> **About this task**: Whenever a line in the listing contains "credits", copy that line.

↓

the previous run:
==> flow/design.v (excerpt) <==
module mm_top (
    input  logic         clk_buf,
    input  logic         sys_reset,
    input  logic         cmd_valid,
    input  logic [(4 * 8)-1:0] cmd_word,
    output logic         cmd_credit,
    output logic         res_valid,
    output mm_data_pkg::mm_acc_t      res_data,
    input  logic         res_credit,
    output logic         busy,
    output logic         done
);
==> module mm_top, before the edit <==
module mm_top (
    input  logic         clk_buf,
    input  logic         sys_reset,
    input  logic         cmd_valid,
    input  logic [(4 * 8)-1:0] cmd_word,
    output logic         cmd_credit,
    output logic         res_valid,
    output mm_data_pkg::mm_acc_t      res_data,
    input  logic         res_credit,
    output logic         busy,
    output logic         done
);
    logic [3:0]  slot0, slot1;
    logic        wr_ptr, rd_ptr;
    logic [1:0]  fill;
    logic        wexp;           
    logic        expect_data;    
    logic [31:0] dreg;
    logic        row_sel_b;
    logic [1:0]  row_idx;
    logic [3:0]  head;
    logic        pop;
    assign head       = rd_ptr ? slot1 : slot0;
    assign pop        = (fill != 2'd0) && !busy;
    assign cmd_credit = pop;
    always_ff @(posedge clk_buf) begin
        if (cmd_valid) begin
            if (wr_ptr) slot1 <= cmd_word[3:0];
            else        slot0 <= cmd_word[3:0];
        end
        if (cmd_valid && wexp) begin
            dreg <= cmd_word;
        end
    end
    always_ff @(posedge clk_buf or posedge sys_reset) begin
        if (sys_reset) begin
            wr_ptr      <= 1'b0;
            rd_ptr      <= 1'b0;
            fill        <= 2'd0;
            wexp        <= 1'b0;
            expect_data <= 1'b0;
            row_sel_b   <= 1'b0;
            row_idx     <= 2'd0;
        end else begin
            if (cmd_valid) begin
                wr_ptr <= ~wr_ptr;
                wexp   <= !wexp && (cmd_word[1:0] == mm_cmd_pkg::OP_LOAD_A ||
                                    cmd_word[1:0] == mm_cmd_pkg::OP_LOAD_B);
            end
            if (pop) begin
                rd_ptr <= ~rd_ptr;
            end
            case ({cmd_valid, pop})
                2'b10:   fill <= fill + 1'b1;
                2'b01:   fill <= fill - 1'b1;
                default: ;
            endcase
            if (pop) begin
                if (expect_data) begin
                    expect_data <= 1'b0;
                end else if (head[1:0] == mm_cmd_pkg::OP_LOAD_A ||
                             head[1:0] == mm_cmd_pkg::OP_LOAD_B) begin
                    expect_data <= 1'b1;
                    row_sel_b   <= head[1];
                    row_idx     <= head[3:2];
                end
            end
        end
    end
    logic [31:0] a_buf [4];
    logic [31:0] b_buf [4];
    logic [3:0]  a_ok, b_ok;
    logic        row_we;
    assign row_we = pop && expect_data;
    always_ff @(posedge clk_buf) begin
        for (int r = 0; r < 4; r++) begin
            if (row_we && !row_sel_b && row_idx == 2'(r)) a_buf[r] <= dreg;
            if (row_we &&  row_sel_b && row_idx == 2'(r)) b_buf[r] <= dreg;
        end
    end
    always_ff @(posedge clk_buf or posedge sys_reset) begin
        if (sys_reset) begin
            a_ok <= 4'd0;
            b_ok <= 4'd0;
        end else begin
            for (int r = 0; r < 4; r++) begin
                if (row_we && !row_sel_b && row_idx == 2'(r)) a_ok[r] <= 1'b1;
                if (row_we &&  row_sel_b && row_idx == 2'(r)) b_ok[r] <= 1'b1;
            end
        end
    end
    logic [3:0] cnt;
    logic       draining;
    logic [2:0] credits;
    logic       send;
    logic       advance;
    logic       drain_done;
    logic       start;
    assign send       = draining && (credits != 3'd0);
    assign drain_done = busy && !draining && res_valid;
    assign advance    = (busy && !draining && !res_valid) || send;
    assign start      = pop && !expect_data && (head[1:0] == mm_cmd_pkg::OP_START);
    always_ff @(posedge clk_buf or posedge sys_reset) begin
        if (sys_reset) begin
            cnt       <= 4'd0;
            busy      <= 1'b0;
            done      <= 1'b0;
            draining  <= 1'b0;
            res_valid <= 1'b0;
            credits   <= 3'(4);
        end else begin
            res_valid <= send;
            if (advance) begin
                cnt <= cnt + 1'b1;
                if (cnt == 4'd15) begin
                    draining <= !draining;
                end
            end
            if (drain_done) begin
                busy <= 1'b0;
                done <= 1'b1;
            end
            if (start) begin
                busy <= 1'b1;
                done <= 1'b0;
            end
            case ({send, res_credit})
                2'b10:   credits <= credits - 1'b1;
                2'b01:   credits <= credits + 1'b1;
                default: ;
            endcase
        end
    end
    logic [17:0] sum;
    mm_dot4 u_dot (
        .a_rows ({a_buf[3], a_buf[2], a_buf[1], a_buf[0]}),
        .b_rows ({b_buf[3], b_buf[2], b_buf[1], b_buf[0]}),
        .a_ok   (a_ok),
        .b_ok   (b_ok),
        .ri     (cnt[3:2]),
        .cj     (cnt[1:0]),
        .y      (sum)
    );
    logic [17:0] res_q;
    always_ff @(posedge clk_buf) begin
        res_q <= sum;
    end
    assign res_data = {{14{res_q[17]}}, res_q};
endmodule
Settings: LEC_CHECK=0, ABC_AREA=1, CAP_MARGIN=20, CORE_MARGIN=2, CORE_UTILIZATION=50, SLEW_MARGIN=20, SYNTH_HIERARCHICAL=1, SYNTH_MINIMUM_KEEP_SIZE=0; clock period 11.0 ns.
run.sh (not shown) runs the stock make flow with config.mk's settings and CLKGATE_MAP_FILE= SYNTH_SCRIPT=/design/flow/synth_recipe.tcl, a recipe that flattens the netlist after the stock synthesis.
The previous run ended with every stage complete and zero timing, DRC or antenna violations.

↑

> **Written response**:
    logic [2:0] credits;
    assign send       = draining && (credits != 3'd0);
            credits   <= 3'(4);
                2'b10:   credits <= credits - 1'b1;
                2'b01:   credits <= credits + 1'b1;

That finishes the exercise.